If, instead of talking to your plants, you yelled at them, would they still grow, only to be troubled and insecure?
She didn’t date the gardener. He was too rough around the hedges.
Why did the gardener think her plant was sick?
It was looking very green.
When weeding, the best way to make sure you are removing a weed and not a valuable plant is to pull on it. If it comes out of the ground easily, it is a valuable plant.
If a man is alone in the garden and speaks, and there is no woman to hear him, is he still wrong?
How do you know if you're a bad gardener?
All the rocks in your garden went belly up!
What’s a gardener’s favorite type of trousers? Ones with turnips.
Scarecrows always garden their patch.
Why do gardeners plant bulbs? So the worms can see where they’re going.
I asked the staff at my local garden center what to grow in my garden.

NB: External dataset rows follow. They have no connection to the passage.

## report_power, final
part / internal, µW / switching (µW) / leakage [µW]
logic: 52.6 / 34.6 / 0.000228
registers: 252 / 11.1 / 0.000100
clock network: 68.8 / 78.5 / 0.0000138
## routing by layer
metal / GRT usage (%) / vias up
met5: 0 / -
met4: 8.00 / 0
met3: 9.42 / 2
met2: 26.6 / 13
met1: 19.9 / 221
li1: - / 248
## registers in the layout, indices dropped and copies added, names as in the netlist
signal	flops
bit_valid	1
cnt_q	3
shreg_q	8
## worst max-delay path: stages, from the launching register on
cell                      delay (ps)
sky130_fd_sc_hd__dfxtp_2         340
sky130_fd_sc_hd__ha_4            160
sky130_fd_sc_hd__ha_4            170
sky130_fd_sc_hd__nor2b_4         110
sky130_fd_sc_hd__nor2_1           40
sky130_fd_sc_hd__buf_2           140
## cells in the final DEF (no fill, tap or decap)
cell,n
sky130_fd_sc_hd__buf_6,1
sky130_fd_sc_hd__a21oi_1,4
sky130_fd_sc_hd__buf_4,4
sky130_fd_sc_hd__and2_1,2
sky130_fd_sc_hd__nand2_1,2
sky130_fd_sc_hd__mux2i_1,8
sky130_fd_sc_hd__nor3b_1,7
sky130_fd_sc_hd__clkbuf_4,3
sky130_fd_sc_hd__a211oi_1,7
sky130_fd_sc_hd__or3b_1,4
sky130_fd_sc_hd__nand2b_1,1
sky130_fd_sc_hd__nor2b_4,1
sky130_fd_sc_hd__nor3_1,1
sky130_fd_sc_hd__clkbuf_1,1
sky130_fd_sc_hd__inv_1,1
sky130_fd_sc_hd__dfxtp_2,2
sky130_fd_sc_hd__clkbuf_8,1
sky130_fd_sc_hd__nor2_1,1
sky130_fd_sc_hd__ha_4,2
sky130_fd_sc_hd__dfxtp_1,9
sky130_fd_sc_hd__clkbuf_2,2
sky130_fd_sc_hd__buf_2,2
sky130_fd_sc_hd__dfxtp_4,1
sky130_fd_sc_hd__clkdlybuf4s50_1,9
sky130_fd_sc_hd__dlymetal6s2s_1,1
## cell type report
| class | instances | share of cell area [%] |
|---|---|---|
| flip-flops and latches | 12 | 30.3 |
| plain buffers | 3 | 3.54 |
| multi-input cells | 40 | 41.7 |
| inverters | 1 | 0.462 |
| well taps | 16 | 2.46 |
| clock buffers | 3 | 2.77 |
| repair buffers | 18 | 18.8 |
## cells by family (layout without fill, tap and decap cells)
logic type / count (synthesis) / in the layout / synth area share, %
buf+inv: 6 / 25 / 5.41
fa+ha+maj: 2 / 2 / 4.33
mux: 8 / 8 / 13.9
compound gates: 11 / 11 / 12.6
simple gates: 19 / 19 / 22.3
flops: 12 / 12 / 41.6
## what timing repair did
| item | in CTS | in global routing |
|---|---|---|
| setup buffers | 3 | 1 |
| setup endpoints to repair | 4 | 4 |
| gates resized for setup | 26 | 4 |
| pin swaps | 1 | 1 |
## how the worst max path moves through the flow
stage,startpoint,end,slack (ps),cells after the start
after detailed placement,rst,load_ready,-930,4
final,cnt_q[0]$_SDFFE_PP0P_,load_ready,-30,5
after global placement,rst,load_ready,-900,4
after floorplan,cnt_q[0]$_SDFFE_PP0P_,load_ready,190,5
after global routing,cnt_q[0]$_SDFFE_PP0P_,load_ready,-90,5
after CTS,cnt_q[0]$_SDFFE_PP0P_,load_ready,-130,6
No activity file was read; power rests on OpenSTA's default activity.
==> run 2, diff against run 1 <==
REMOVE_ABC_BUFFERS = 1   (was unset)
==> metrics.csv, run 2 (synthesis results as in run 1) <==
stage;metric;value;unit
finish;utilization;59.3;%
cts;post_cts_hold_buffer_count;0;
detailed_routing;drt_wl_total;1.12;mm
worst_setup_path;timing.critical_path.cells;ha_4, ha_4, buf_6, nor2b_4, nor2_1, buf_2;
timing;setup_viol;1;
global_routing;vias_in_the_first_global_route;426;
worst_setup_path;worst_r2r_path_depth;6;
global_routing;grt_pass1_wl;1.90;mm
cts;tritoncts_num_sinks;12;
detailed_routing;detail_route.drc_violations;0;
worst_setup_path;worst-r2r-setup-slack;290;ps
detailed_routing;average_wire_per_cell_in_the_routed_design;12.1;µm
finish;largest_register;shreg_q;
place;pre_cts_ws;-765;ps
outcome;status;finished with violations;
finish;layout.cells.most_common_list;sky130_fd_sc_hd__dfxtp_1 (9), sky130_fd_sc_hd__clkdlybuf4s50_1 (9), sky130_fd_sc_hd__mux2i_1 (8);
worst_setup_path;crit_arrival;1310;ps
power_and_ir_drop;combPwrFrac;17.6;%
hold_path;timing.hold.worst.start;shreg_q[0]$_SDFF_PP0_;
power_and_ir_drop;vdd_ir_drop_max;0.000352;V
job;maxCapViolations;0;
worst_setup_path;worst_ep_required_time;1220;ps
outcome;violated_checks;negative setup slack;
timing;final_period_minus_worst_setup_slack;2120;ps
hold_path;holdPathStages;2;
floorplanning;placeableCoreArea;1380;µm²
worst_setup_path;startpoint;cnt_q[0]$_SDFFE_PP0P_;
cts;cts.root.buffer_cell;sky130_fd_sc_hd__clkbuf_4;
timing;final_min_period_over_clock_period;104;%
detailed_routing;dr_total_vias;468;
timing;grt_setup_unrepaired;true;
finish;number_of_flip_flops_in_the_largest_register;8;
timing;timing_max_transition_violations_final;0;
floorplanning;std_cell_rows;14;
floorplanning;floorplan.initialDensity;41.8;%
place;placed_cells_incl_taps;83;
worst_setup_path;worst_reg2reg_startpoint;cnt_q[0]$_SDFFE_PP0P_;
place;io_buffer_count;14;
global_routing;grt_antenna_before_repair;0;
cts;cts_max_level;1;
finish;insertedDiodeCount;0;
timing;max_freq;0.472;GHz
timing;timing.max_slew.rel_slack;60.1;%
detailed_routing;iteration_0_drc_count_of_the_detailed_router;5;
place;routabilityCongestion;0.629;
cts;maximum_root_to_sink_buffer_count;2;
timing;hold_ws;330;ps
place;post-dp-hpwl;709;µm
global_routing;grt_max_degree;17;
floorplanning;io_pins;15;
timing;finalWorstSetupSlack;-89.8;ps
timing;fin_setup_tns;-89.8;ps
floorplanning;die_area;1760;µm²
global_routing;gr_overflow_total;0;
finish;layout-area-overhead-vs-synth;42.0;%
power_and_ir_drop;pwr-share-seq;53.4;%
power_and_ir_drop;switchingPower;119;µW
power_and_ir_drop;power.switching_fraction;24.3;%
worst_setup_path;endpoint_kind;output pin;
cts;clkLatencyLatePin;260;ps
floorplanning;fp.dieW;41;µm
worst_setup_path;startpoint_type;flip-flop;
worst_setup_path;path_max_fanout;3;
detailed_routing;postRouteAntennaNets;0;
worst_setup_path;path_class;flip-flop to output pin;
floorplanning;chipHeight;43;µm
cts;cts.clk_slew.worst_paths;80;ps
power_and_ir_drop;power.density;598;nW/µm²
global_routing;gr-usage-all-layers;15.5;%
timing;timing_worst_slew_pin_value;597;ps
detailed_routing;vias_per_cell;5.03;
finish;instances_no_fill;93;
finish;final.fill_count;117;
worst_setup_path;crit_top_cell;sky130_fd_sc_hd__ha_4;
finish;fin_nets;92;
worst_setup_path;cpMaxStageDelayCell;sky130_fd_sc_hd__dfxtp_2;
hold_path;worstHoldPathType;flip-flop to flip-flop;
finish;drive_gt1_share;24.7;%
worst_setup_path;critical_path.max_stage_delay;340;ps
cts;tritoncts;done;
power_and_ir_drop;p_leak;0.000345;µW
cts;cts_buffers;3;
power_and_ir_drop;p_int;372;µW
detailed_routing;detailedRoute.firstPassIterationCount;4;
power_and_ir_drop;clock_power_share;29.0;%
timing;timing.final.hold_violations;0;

They gave me some sage advice.
What kind of socks does a gardener wear?
Garden hose!
Over quarantine, I’ve really gotten into gardening. I am especially enamored with growing chard varieties. So much so I’ve written a book of poems about their taproots.
I hope to one day be recognized as the beet poet of our generation!
Ants in your plants.
Why was the gardener so busy over the weekend?
He had a long honeydew list.
Why is The Hulk such a good gardener? Because he’s got green fingers.
Seed between the lines.
Our farm is haunted by chickens. You could say that we have a poultry-geist problem.
Has anyone else's gardening skills improved during this quarantine like mine have?
I planted myself on the sofa at the beginning of April and I've grown bigger ever since.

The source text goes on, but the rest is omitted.